# My Plow Setup on ZR2 Blazer



## mavrim (Oct 28, 2003)

Here is a link to my web site with pics of my Meyer trimline plow. I welded 3" extentions to make it 7'. I am currently using a meyer E-60 Quick lift pump (not shown in pictures).

My 2000 ZR2 Blazer with Meyer Snow Plow


----------



## vector6 (Aug 6, 2003)

SWEET !!!

i really like the pics of the brackets, and under vehicle mount shots..

nice !


----------



## mavrim (Oct 28, 2003)

Thanks ! Since I had to do a custom bracket mount I figured I might as well share pics of what I had to do to install it. I should update my site to include pics of the truck plowing snow !


----------



## bluenite608 (Dec 12, 2003)

that set up looks good on that truck. now make somepayup


----------



## meyer22288 (May 26, 2003)

truck looks good


----------



## 99zr2 (Oct 26, 2003)

Yah nice looking rig and nice fab job. Did you buy all the pieces seperate? Looks like the plow it's self is older than the mount and the pump.

Josh 99zr2


----------



## mavrim (Oct 28, 2003)

Back in 1994 when I had my 1985 S-10 Blazer I decided to install a plow. In a local junk yard I found a meyer s-10 mount, a 2 way (up/down) E-46 pump and an old 6' meyer plow blade. I paid $250 if I recall ?

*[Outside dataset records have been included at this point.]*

$ cat config.mk
export PLATFORM = sky130hd
export DESIGN_NAME = mem_arbiter
export DESIGN_NICKNAME = d
export VERILOG_FILES = /design/src/rtl/mem_arbiter.sv
export SDC_FILE = /design/constraint.sdc
export NUM_CORES = 1
export LEC_CHECK = 0
export CAP_MARGIN = 5
export CORE_MARGIN = 2
export CORE_UTILIZATION = 25
export DETAILED_ROUTE_END_ITERATION = 7
export GPL_ROUTABILITY_DRIVEN = 1
export GPL_TIMING_DRIVEN = 0
export SETUP_SLACK_MARGIN = 0.05
export SYNTH_ARGS = -nofsm -noshare
export SYNTH_HDL_FRONTEND = slang
export SYNTH_SLANG_ARGS = --single-unit
$ cat constraint.sdc
create_clock -name clk -period 2.1 [get_ports clk]
set_clock_uncertainty 0.05 [all_clocks]
set_input_delay 0.525 -clock clk [delete_from_list [all_inputs] [get_ports clk]]
set_output_delay 0.525 -clock clk [all_outputs]
set_load 0.01 [all_outputs]
$ cat src/rtl/mem_arbiter.sv
// Byte-serial RAM port arbiter between instruction fetch and load/store, assembling little-endian words.
// Optional MEM_ARB_RR_EN: round-robin on simultaneous requests (default: fixed MEM-over-IF priority).
module mem_arbiter #(
  parameter int ADDR_W = 17
) (
  input  logic              clk,
  input  logic              rst,
  input  logic              flush_i,
  input  logic              if_req_i,
  input  logic [31:0]       if_addr_i,
  output logic              if_ack_o,
  output logic [31:0]       if_inst_o,
  input  logic              mem_req_i,
  input  logic              mem_we_i,
  input  logic [1:0]        mem_len_i,
  input  logic [31:0]       mem_addr_i,
  input  logic [31:0]       mem_wdata_i,
  output logic              mem_ack_o,
  output logic [31:0]       mem_rdata_o,
  output logic [ADDR_W-1:0] ram_addr_o,
  output logic [7:0]        ram_dout_o,
  output logic              ram_wr_o,
  input  logic [7:0]        ram_din_i,
  output logic              busy_o
);

  typedef enum logic [1:0] {S_IDLE, S_RD, S_WR, S_ACK} state_t;

  state_t              r_state;
  state_t              w_next;
  logic                r_own_mem;
  logic [ADDR_W-1:0]   r_addr;
  logic [2:0]          r_n;
  logic [2:0]          r_cyc;
  logic [31:0]         r_wdata;
  logic [31:0]         r_asm;
  logic [31:0]         r_inst;
  logic [31:0]         r_rdata;

  logic                w_if_ok;
  logic                w_grant_mem;
  logic                w_grant_if;
  logic [2:0]          w_len_n;
  logic [2:0]          w_n_acc;
  logic [ADDR_W-1:0]   w_acc_addr;
  logic                w_acc_we;
  logic                w_flush_if;
  logic                w_unused;

  assign w_unused = ^{if_addr_i[31:ADDR_W], mem_addr_i[31:ADDR_W]};

  assign w_if_ok = if_req_i && !flush_i;

`ifdef MEM_ARB_RR_EN
  logic r_last_mem;
  // On a tie, the requester that did not win last time is granted.
  assign w_grant_mem = mem_req_i && (!w_if_ok || !r_last_mem);
`else
  assign w_grant_mem = mem_req_i;
`endif
  assign w_grant_if = w_if_ok && !w_grant_mem;

  always_comb begin
    w_len_n = 3'd4;
    case (mem_len_i)
      2'b00:   w_len_n = 3'd1;
      2'b01:   w_len_n = 3'd2;
      default: w_len_n = 3'd4;
    endcase
  end

  assign w_n_acc    = w_grant_mem ? w_len_n : 3'd4;
  assign w_acc_addr = w_grant_mem ? mem_addr_i[ADDR_W-1:0] : if_addr_i[ADDR_W-1:0];
  assign w_acc_we   = w_grant_mem && mem_we_i;
  assign w_flush_if = flush_i && !r_own_mem;

  always_ff @(posedge clk or negedge rst) begin
    if (!rst) r_state <= S_IDLE;
    else      r_state <= w_next;
  end

  // Reads need one extra cycle after the last address for the final byte to return.
  always_comb begin
    w_next = r_state;
    case (r_state)
      S_IDLE: begin
        if (w_grant_mem)     w_next = mem_we_i ? S_WR : S_RD;
        else if (w_grant_if) w_next = S_RD;
      end
      S_RD: begin
        if (w_flush_if)                 w_next = S_IDLE;
        else if (r_cyc == r_n + 3'd1)   w_next = S_ACK;
      end
      S_WR: begin
        if (r_cyc == r_n) w_next = S_ACK;
      end
      default: w_next = S_IDLE;
    endcase
  end

  always_ff @(posedge clk or negedge rst) begin
    if (!rst) begin
      r_own_mem  <= 1'b0;
      r_addr     <= '0;
      r_n        <= '0;
      r_cyc      <= '0;
      r_wdata    <= '0;
      r_asm      <= '0;
      r_inst     <= '0;
      r_rdata    <= '0;
      ram_addr_o <= '0;
      ram_dout_o <= '0;
      ram_wr_o   <= 1'b0;
    end else begin
      case (r_state)
        S_IDLE: begin
          if (w_grant_mem || w_grant_if) begin
            r_own_mem  <= w_grant_mem;
            r_addr     <= w_acc_addr;
            r_n        <= w_n_acc;
            r_cyc      <= 3'd1;
            r_wdata    <= mem_wdata_i;
            r_asm      <= '0;
            ram_addr_o <= w_acc_addr;
            ram_wr_o   <= w_acc_we;
            if (w_acc_we) ram_dout_o <= mem_wdata_i[7:0];
          end
        end
        S_RD: begin
          r_cyc <= r_cyc + 3'd1;
          if (r_cyc < r_n) ram_addr_o <= r_addr + ADDR_W'(r_cyc);
          if (r_cyc >= 3'd2) r_asm[{r_cyc[1:0] - 2'd2, 3'b000} +: 8] <= ram_din_i;
        end
        S_WR: begin
          r_cyc <= r_cyc + 3'd1;
          if (r_cyc < r_n) begin
            ram_addr_o <= r_addr + ADDR_W'(r_cyc);
            ram_dout_o <= r_wdata[{r_cyc[1:0], 3'b000} +: 8];
          end else begin
            ram_wr_o <= 1'b0;
          end
        end
        default: begin
          if (if_ack_o)  r_inst  <= r_asm;
          if (mem_ack_o) r_rdata <= r_asm;
        end
      endcase
    end
  end

`ifdef MEM_ARB_RR_EN
  always_ff @(posedge clk or negedge rst) begin
    if (!rst)                                                 r_last_mem <= 1'b0;
    else if (r_state == S_IDLE && (w_grant_mem || w_grant_if)) r_last_mem <= w_grant_mem;
  end
`endif

  // A flush landing in the IF ack cycle suppresses the ack and keeps the old instruction.
  assign if_ack_o    = (r_state == S_ACK) && !r_own_mem && !flush_i;
  assign mem_ack_o   = (r_state == S_ACK) && r_own_mem;
  assign if_inst_o   = if_ack_o  ? r_asm : r_inst;
  assign mem_rdata_o = mem_ack_o ? r_asm : r_rdata;
  assign busy_o      = (r_state != S_IDLE);

endmodule

== Word-level counts from Yosys, hierarchy flattened ==
Cells that the tools add are included.
Widths: inputs -> output; s select.
Cells by class
  shift operators: 3
  equality and inequality tests: 15
  $add $sub $neg: 5
  $lt $le $gt $ge: 2
  reduce and logical (&&, ||, !) cells: 26
  mux-type cells: 28
Operator list (count)
  $mux 32: 4
  $pmux 32 s2: 1
  $mux 17: 3
  $pmux 17 s2: 1
  $bwmux 32: 1
  $shift 8x7->32 const A: 1
  $shiftx 32x6->8: 1
  $shiftx 8x7->32: 1
  $mux 8: 3
  $add 17x3->17: 1
  $pmux 8 s2: 1
  $mux 2: 6
  $ne 2x2->1 const B: 6
  $pmux 3 s2: 2
  $reduce_and 3->1: 4
  $reduce_bool 2->1: 4
  $logic_and 1x1->1: 7
  $neg 5->7: 1
  $add 3x1->3 const B: 2
  $eq 3x3->1: 2
  $mux 3: 2
  $ne 3x3->1 const B: 2
  $pmux 2 s3: 1
  $eq 2x1->1 const B: 2
  14 further kinds: 20
Storage, ports and cells
  flip-flop bits (word level): 180
  logic and storage cells: 91

== Depth between registers and ports, before layout ==
Gate-level depths: netlist (run 1).
  depth in word-level cells: 6
  mapped depth: 10

== Worst setup path before layout (run 1) ==
No wires, ideal clock.
  kind: register -> output
  start: reg r_state[0]
  end: out if_inst_o[22]
  required time: 1.525 ns
  data arrival time: 1.666 ns
  buffers on the path: 2
  setup slack: -0.141 ns
  cell stages (with the launch flop): 6
  cell sequence: dfrtp_1 ha_1 nor3b_1 buf_2 buf_2 mux2_2
On the way
  longest elaborated chain between the ends: 4
RTL lines
  from (decl): line 29  | state_t r_state;
  from (signal assigned): line 79  | else r_state <= w_next;
  $eq 2x2->1: line 159  | assign if_ack_o = (r_state == S_ACK) && !r_own_mem && !flush_i;
  $logic_and 1x1->1 (2 in series): line 159
  named net if_ack_o: line 11  | output logic if_ack_o,
  $mux 32
  to (decl): line 12  | output logic [31:0] if_inst_o,
The timed path passes the listed nets, and every way through them passes these cells.

== Final worst setup path (run 1) ==
  start: reg r_state[1]
  end: out if_inst_o[22]
On the way
  longest elaborated chain between the ends: 4
RTL lines (line)
  $eq 2x2->1: 159
  $logic_and 1x1->1 (2 in series): 159
  $mux 32
Every way passes these cells.

==> key figures, run 1 <==
Yosys
  • Most common cell in the netlist: sky130_fd_sc_hd__dfrtp_1
  • Distinct cells, synth: 53
  • Cell types with the largest area share after synthesis: sky130_fd_sc_hd__dfrtp_1 (51%), sky130_fd_sc_hd__mux2_2 (22%), sky130_fd_sc_hd__nand2_1 (3.9%), sky130_fd_sc_hd__o21ai_0 (3.4%), sky130_fd_sc_hd__ha_1 (2.1%)
  • Most used flip-flop cell after synthesis: sky130_fd_sc_hd__dfrtp_1
  • Part of the Yosys area used for sequential elements: 0.508
  • Most common library cells after synthesis: sky130_fd_sc_hd__dfrtp_1 (180), sky130_fd_sc_hd__mux2_2 (177), sky130_fd_sc_hd__nand2_1 (91)
  • Number of storage elements in the synthesis netlist: 180
  • Async S/R FF share, synth: 1.00
  • Number of warnings issued by yosys: 0
  • Post-synthesis net count: 863
  • Cells after synthesis: 735
  • Synthesized area divided by synthesized cell count: 12.1 sq um
  • Cell type with the largest total area after synthesis: sky130_fd_sc_hd__dfrtp_1
  • Area share of the largest cell type after synthesis: 0.508
  • Cell area after technology mapping: 8870 sq um
  • Number of enable-type register cells in the synthesized netlist: 0

Placement
  • DP Wirelength: 17800 um
  • Area after detailed placement: 11200 sq um
  • Placed insts: 1365
  • Port Buffer Count: 174
  • GPL Wtd Cong: 0.841

Floorplanning
  • Io pins: 205
  • Width of the chip: 192 um
  • Die height: 192 um
  • Initial core utilization: 0.256
  • DIE AREA: 37000 sq um
  • Area of the core: 34700 sq um
  • Standard-cell rows: 68

Drt
  • Wire per inst: 18.2 um
  • Vias: 6616
  • 1st-iter DRT viols: 292
  • Ratio of routed vias to standard cells: 4.58
  • Aggregate routed wire length: 26300 um
  • Residual antenna-violating net count after detailed routing: 0
  • Number of detailed-routing iterations run before antenna repair: 5
  • Post-route DRC: 0

Outcome
  • Violations in the final reports: hold timing, setup timing
  • Run status: finished, violations left

Power
  • Power consumption: 18.1 mW
  • Ratio of total power to cell area: 1380 nW/um^2
  • P_leak: 5.97 nW
  • Peak supply drop: 0.762 mV

Timing
  • Final critical-path share of the clock period: 1.26
  • Maximum clock rate: 0.379 GHz
  • Final Hold Violating Endpoints: 2
  • Total count of max-transition violations in the final report: 0
  • Relative max-transition margin: 0.550
  • Worst slack on hold paths: -0.000879 ns
  • Setup WS post-layout: -0.541 ns
  • Slew @ Worst Pin: 0.676 ns
  • Setup repair after global routing missed its margin: true
  • Minimum clock period: 2.64 ns
  • Setup TNS after final layout: -30.32 ns
  • Setup-failing EPs final: 66

Setup path
  • Type of the setup path with the least slack: flip-flop to output pin
  • FF-to-FF Start: r_state[1]$_DFFE_PN0P_
  • CP arrival: 2.07 ns
  • Worst r2r path cells: 10
  • Biggest fanout along the worst timing path: 6
  • Reg2Reg Setup Slack: 0.05 ns
  • Worst Path Required: 1.52 ns
  • CP Capture Type: output pin
  • Beginning of the critical path: r_state[1]$_DFFE_PN0P_
  • Kind of launch point of the worst setup path: flip-flop
  • Crit path capture: if_inst_o[22]
  • Worst r2r dst: ram_addr_o[16]$_DFFE_PN0P_

Global routing
  • Grt met1 use: 0.185
  • Total grt overflow: 0
  • Busiest grt layer: met2
  • GRT met2 Usage: 0.241
  • Largest net degree at the start of global routing: 100
  • Antenna violations before repair: 1
  • Tot GR Track Use: 0.144
  • Met3 Resource Use GR: 0.0398
  • Global-route wire length before repair: 40100 um
  • Vias in the first global route: 6828

Clock tree
  • Clock Latency Late Sink: 0.45 ns
  • Clock tree buffer depth: 2
  • Root Buffer: sky130_fd_sc_hd__clkbuf_16
  • Reg clk slew, reported paths: 0.08 ns
  • CTS sink cnt: 180
  • Number of buffers created by CTS: 17
  • H-tree lvl count: 4
  • TritonCTS clock tree: built

Finish
  • Fillers: 3391
  • Total non-filler cell area in the finished layout: 13100 sq um
  • Fraction of final layout cells with drive strength greater than 1: 0.429
  • Final cell count without fillers: 1446
  • Layout net count: 1105
  • Area added between synthesis and finish: 48.0%

Job
  • Max-cap viol count: 0

Worst hold path
  • Kind of path behind the tightest hold check: input port to async pin
cells in the final DEF (no fill, tap or decap), types with 5 or more instances in the layout:
cell type	netlist	routed
sky130_fd_sc_hd__buf_4	0	35
sky130_fd_sc_hd__clkbuf_1	13	6
sky130_fd_sc_hd__inv_1	12	7
sky130_fd_sc_hd__nand3_1	5	5
sky130_fd_sc_hd__ha_1	15	7
sky130_fd_sc_hd__nor2_1	14	12
sky130_fd_sc_hd__mux2i_1	15	13
sky130_fd_sc_hd__dfrtp_1	180	178
sky130_fd_sc_hd__clkbuf_16	0	18
sky130_fd_sc_hd__mux4_2	5	5
sky130_fd_sc_hd__buf_12	0	12
sky130_fd_sc_hd__xnor2_1	9	9
sky130_fd_sc_hd__inv_6	0	6
sky130_fd_sc_hd__o21ai_1	3	6
sky130_fd_sc_hd__clkdlybuf4s50_1	0	105
sky130_fd_sc_hd__a211o_1	6	6
sky130_fd_sc_hd__o21ai_0	60	52
sky130_fd_sc_hd__buf_6	2	82
sky130_fd_sc_hd__ha_4	0	5
sky130_fd_sc_hd__nor3_1	15	11
sky130_fd_sc_hd__nand2_2	0	5
sky130_fd_sc_hd__a21oi_1	17	13
sky130_fd_sc_hd__buf_2	24	10
sky130_fd_sc_hd__a22o_1	9	9
sky130_fd_sc_hd__buf_8	0	5
sky130_fd_sc_hd__mux2_2	177	117
sky130_fd_sc_hd__nand2_1	91	86
sky130_fd_sc_hd__mux2_4	5	65
logic make-up after synthesis:
family / count (synthesis) / share of synthesized area
flip-flops: 180 / 0.508
multiplexers: 205 / 0.272
AO/OA/AOI/OAI: 112 / 0.0755
AND/OR/NAND/NOR: 156 / 0.0813
XOR/XNOR: 13 / 0.0128
adder cells (fa/ha/maj): 16 / 0.0234
buffers and inverters: 53 / 0.0275
where the power goes:
part	total (mW)	switching, mW	internal (mW)
Combinational	9.38	4.31	5.08
Clock	3.14	1.57	1.57
Sequential	5.54	0.873	4.67
layout make-up:
class                   instances  area [sq um]  share of cell area
multi-input cells             502          4640               0.354
repair buffers                226          2390               0.182
inverters                      12          60.1             0.00457
well taps                     455           569              0.0434
plain buffers                  38           394              0.0300
flip-flops and latches        180          4510               0.343
clock buffers                  17           425              0.0324
diodes                          1          2.50            0.000191
clock inverters                15           138              0.0105
flip-flops by register name, summed over array words and instances, names as in the netlist:
| signal | cells |
|---|---|
| r_addr | 17 |
| r_asm | 32 |
| r_cyc | 3 |
| r_inst | 32 |
| r_n | 3 |
| r_own_mem | 1 |
| r_rdata | 32 |
| r_state | 2 |
| r_wdata | 32 |
| ram_addr_o | 17 |
| ram_dout_o | 8 |
| ram_wr_o | 1 |
worst min-delay path by stage:
stage / cells after the start / slack, ns / endpoint / startpoint
after floorplan: 0 / 0.18 / r_addr[0]$_DFFE_PN0P_ / rst
after detailed placement: 2 / 0.42 / ram_addr_o[15]$_DFFE_PN0P_ / ram_addr_o[15]$_DFFE_PN0P_
after CTS: 1 / 0.03 / r_rdata[17]$_DFFE_PN0N_ / rst
after global placement: 2 / 0.42 / ram_addr_o[15]$_DFFE_PN0P_ / ram_addr_o[15]$_DFFE_PN0P_
after global routing: 1 / 0.05 / r_rdata[16]$_DFFE_PN0N_ / rst
final: 1 / -0.0009 / r_rdata[16]$_DFFE_PN0N_ / rst
timing repair:
action                                  4_1_cts  5_1_grt
gates cloned                                  7        1
endpoints found under the setup margin      160      151
setup buffers                                39        6
resized for setup                           507       59
hold buffers                                  0        0
pin swaps                                    14       13
critical path: stages, from the launching register on:
cell and delay, ns:
sky130_fd_sc_hd__dfrtp_1 0.41, sky130_fd_sc_hd__ha_4 0.16, sky130_fd_sc_hd__nor3b_4 0.21, sky130_fd_sc_hd__buf_12 0.15
sky130_fd_sc_hd__buf_12 0.13, sky130_fd_sc_hd__buf_16 0.12, sky130_fd_sc_hd__mux2_4 0.31, sky130_fd_sc_hd__buf_6 0.12
routing by layer:
| metal | up-vias | part of all wire |
|---|---|---|
| li1 | 3119 | - |
| met1 | 3294 | 0.44 |
| met2 | 184 | 0.49 |
| met3 | 19 | 0.062 |
| met4 | 0 | 0.0099 |
| met5 | - | 0 |
metrics by stage:
stage,util,setup slack (ns)
3_3_place_gp,0.323,-8.25
2_1_floorplan,-,0.0416
4_1_cts,0.372,-0.618
5_1_grt,0.378,-0.619
3_5_place_dp,0.324,-1.12
6_report,0.378,-0.541
(Power assumes the default switching activity.)
==> run 2: changes to the inputs <==
DONT_BUFFER_PORTS = 1   (was default)
==> key figures, run 2 (synthesis results as in run 1) <==
Outcome
  • Run status: finished, violations left
  • Violations in the final reports: hold timing, setup timing

Timing
  • Final Hold Violating Endpoints: 180 (+178)
  • Setup-failing EPs final: 70 (+6.1%)
  • Final critical-path share of the clock period: 1.20 (-0.0530)
  • Total count of max-transition violations in the final report: 0 (unchanged)
  • Relative max-transition margin: 0.679 (+0.130)
  • Maximum clock rate: 0.395 GHz (+4.4%)
  • Minimum clock period: 2.53 ns (-0.111 ns)
  • Setup WS post-layout: -0.430 ns (+0.111 ns)
  • Setup repair after global routing missed its margin: true
  • Slew @ Worst Pin: 0.481 ns (-0.195 ns)
  • Worst slack on hold paths: -0.280 ns (-0.279 ns)

Clock tree
  • H-tree lvl count: 4 (unchanged)
  • Clock tree buffer depth: 2 (unchanged)
  • Clock Latency Late Sink: 0.45 ns (about the same)
  • Number of buffers created by CTS: 17 (unchanged)
  • TritonCTS clock tree: built
  • Root Buffer: sky130_fd_sc_hd__clkbuf_16
  • Reg clk slew, reported paths: 0.07 ns (about the same)
  • CTS sink cnt: 180 (unchanged)

Power
  • P_leak: 5.21 nW (-13%)
  • Part of the total power dissipated in sequential elements: 0.334 (+0.027)
  • Peak supply drop: 0.825 mV (+8.3%)
  • Net Switching: 6.71 mW (-0.50%)
  • Ratio of total power to cell area: 1520 nW/um^2 (+10%)
  • Switching share of total power: 0.387 (+0.0136)
  • Internal power contribution: 10.6 mW (-6.1%)
  • Clock network power share: 0.185 (+0.011)
  • Combinational share of power: 0.481 (-0.039)

Drt
  • 1st-iter DRT viols: 211 (-28%)
  • M1 wire length: 10900 um (-5.3%)
  • Vias: 6032 (-8.8%)
  • Aggregate routed wire length: 26000 um (-0.90%)
  • Number of detailed-routing iterations run before antenna repair: 5 (unchanged)
  • Uppermost layer routed: met5
  • Amount of wire on met2 after detailed routing: 13000 um (+0.61%)
  • Routed length on met3: 1910 um (+18%)
  • Post-route DRC: 0 (unchanged)
  • Wire per inst: 20.5 um (+13%)
  • Residual antenna-violating net count after detailed routing: 0 (unchanged)
  • Ratio of routed vias to standard cells: 4.74 (+3.6%)

Floorplanning
  • Die height: 192 um (unchanged)
  • Initial core utilization: 0.256 (unchanged)
  • Io pins: 205 (unchanged)
  • Standard-cell rows: 68 (unchanged)
  • DIE AREA: 37000 sq um (unchanged)
  • Area of the core: 34700 sq um (unchanged)
  • Width of the chip: 192 um (unchanged)

Global routing
  • Global-route wire length before repair: 37300 um (-6.9%)
  • Largest net degree at the start of global routing: 181 (+81%)
  • Vias in the first global route: 6119 (-10%)
  • Tot GR Track Use: 0.136 (-0.00792)
  • Total grt overflow: 0 (unchanged)
  • Antenna violations before repair: 1 (unchanged)

Finish
  • Most frequent cells in the layout: sky130_fd_sc_hd__dfrtp_1 (177), sky130_fd_sc_hd__mux2_2 (111), sky130_fd_sc_hd__nand2_1 (85), sky130_fd_sc_hd__mux2_4 (71), sky130_fd_sc_hd__o21ai_0 (47)
  • Fillers: 3493 (+3.0%)
  • Antenna Cells: 0 (-1)
  • Most frequent standard cell in the layout excluding fill and tap cells: sky130_fd_sc_hd__dfrtp_1
  • Layout net count: 932 (-16%)
  • Fraction of final layout cells with drive strength greater than 1: 0.448 (+0.0187)
  • Area added between synthesis and finish: 28.9%

Setup path
  • Kind of launch point of the worst setup path: flip-flop
  • CP arrival: 1.95 ns (-0.12 ns)
  • CP Capture Type: output pin
  • Worst Path Required: 1.52 ns (about the same)
  • Type of the setup path with the least slack: flip-flop to output pin
  • Biggest fanout along the worst timing path: 4 (-2)

Placement
  • GPL Wtd Cong: 0.802 (-4.6%)
  • Placement Setup Slack: -0.672 ns (+0.444 ns)
  • Port Buffer Count: 0 (-100%)
  • DP Wirelength: 17200 um (-3.5%)

Worst hold path
  • Kind of path behind the tightest hold check: input port to async pin

Job
  • Max-cap viol count: 0 (unchanged)
[run 2: cell count changes in the layout (fill, tap and decap cells not counted), moves of 6 or more]
cell	previous run	this run
sky130_fd_sc_hd__buf_6	82	17
sky130_fd_sc_hd__clkdlybuf4s50_1	105	0
sky130_fd_sc_hd__mux2_4	65	71
sky130_fd_sc_hd__buf_2	10	4
sky130_fd_sc_hd__clkbuf_16	18	25
sky130_fd_sc_hd__mux2_2	117	111
[run 2: per-layer routing]
| metal | vias up | track usage |
|---|---|---|
| met5 | - | 0 |
| met4 | 2 | 0.0355 |
| met3 | 19 | 0.0449 |
| met2 | 171 | 0.231 |
| met1 | 3046 | 0.165 |
| li1 | 2794 | - |
[run 2: critical path, stage by stage, from the launching register on]
cell and delay [ns]:
sky130_fd_sc_hd__dfrtp_1 0.41, sky130_fd_sc_hd__ha_4 0.17, sky130_fd_sc_hd__nor3b_4 0.14, sky130_fd_sc_hd__buf_6 0.14, sky130_fd_sc_hd__clkbuf_16 0.16, sky130_fd_sc_hd__clkbuf_16 0.16
sky130_fd_sc_hd__mux2_4 0.33
[run 2: metrics by stage]
stage | cell area, sq um | std cells | setup TNS, ns | util | total power [mW]
floorplan | 8900 | 735 | 0 | - | 10.0
global placement | 9470 | 1190 | -40.43 | 0.273 | 11.6
detailed placement | 9470 | 1190 | -43.89 | 0.273 | 11.7
CTS | 10800 | 1246 | -26.11 | 0.310 | 16.3
global route | 11400 | 1272 | -31.62 | 0.329 | 18.4
finish | 11400 | 1272 | -24.85 | 0.329 | 17.3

After plowing one snow storm I had enough money to buy a used meyer trimline plow with E-47 pump for $850. I sold off the jeep mount with the old 6' plow blade and used the two meter trimline plow blade and pump. The A frame is a special version made for jeeps, it is constructed of square tubing. From what I see, they have another version for the S-10 that is made out of round bars. Since I had the jeep A frame I decided to keep it. I think the only difference is that one frame is longer than the other ? S-10 A frame looks weaker to me. I stripped down that entire plow setup and repainted it to look like new. Several years later I welded on 3" extentions to each side and have yet to finish painting it.

When I bought the 2000 ZR2 Blazer I knew that I wanted a plow on it. I called meyer and they only had the 1994 s-series pickup mounts available. They call them broom mounts, but it is the same thing ! The ZR2 package adds 2" to the frame height. I had to make new drop brackets to replace the ones that came with the ez mount kit. I agree that the plow blade looks like crap in those pictures  

For 2 seasons now I have been wanting to install the poly shield liner on the front of the plow.that has been sitting in my garage. Last year I replaced the E-47 with an E-60 that I bought on ebay for $680. I sold the E-47 for about $575 if I recall ? The pictures don't show it, but I have meyers current light setup on it with relay modules. I got them for about $60 on ebay in the off season, that was a great deal !


----------



## mavrim (Oct 28, 2003)

Here are 4 pics that were taken a year or two ago. I now have the light saber lights and an E-60 pump. I usually plow the snow out of my driveway into two piles and then push one pile to the right side of the driveway and the other gets pushed along the front property until it is feathered into my front lawn. I angle the plow and raise it as I get near the grass. I make sure to clean up any trails left behind !


----------



## 99zr2 (Oct 26, 2003)

Well I dont think that anyone said that the blade looked like crap. Just differednt than the rest. Nice looking plow and rig. Is it Dark Cherry or Bright Red. My truck is Dark Cherry. I hate the color but love the truck. It is the only one around that I found at the time I was looking that had a standard.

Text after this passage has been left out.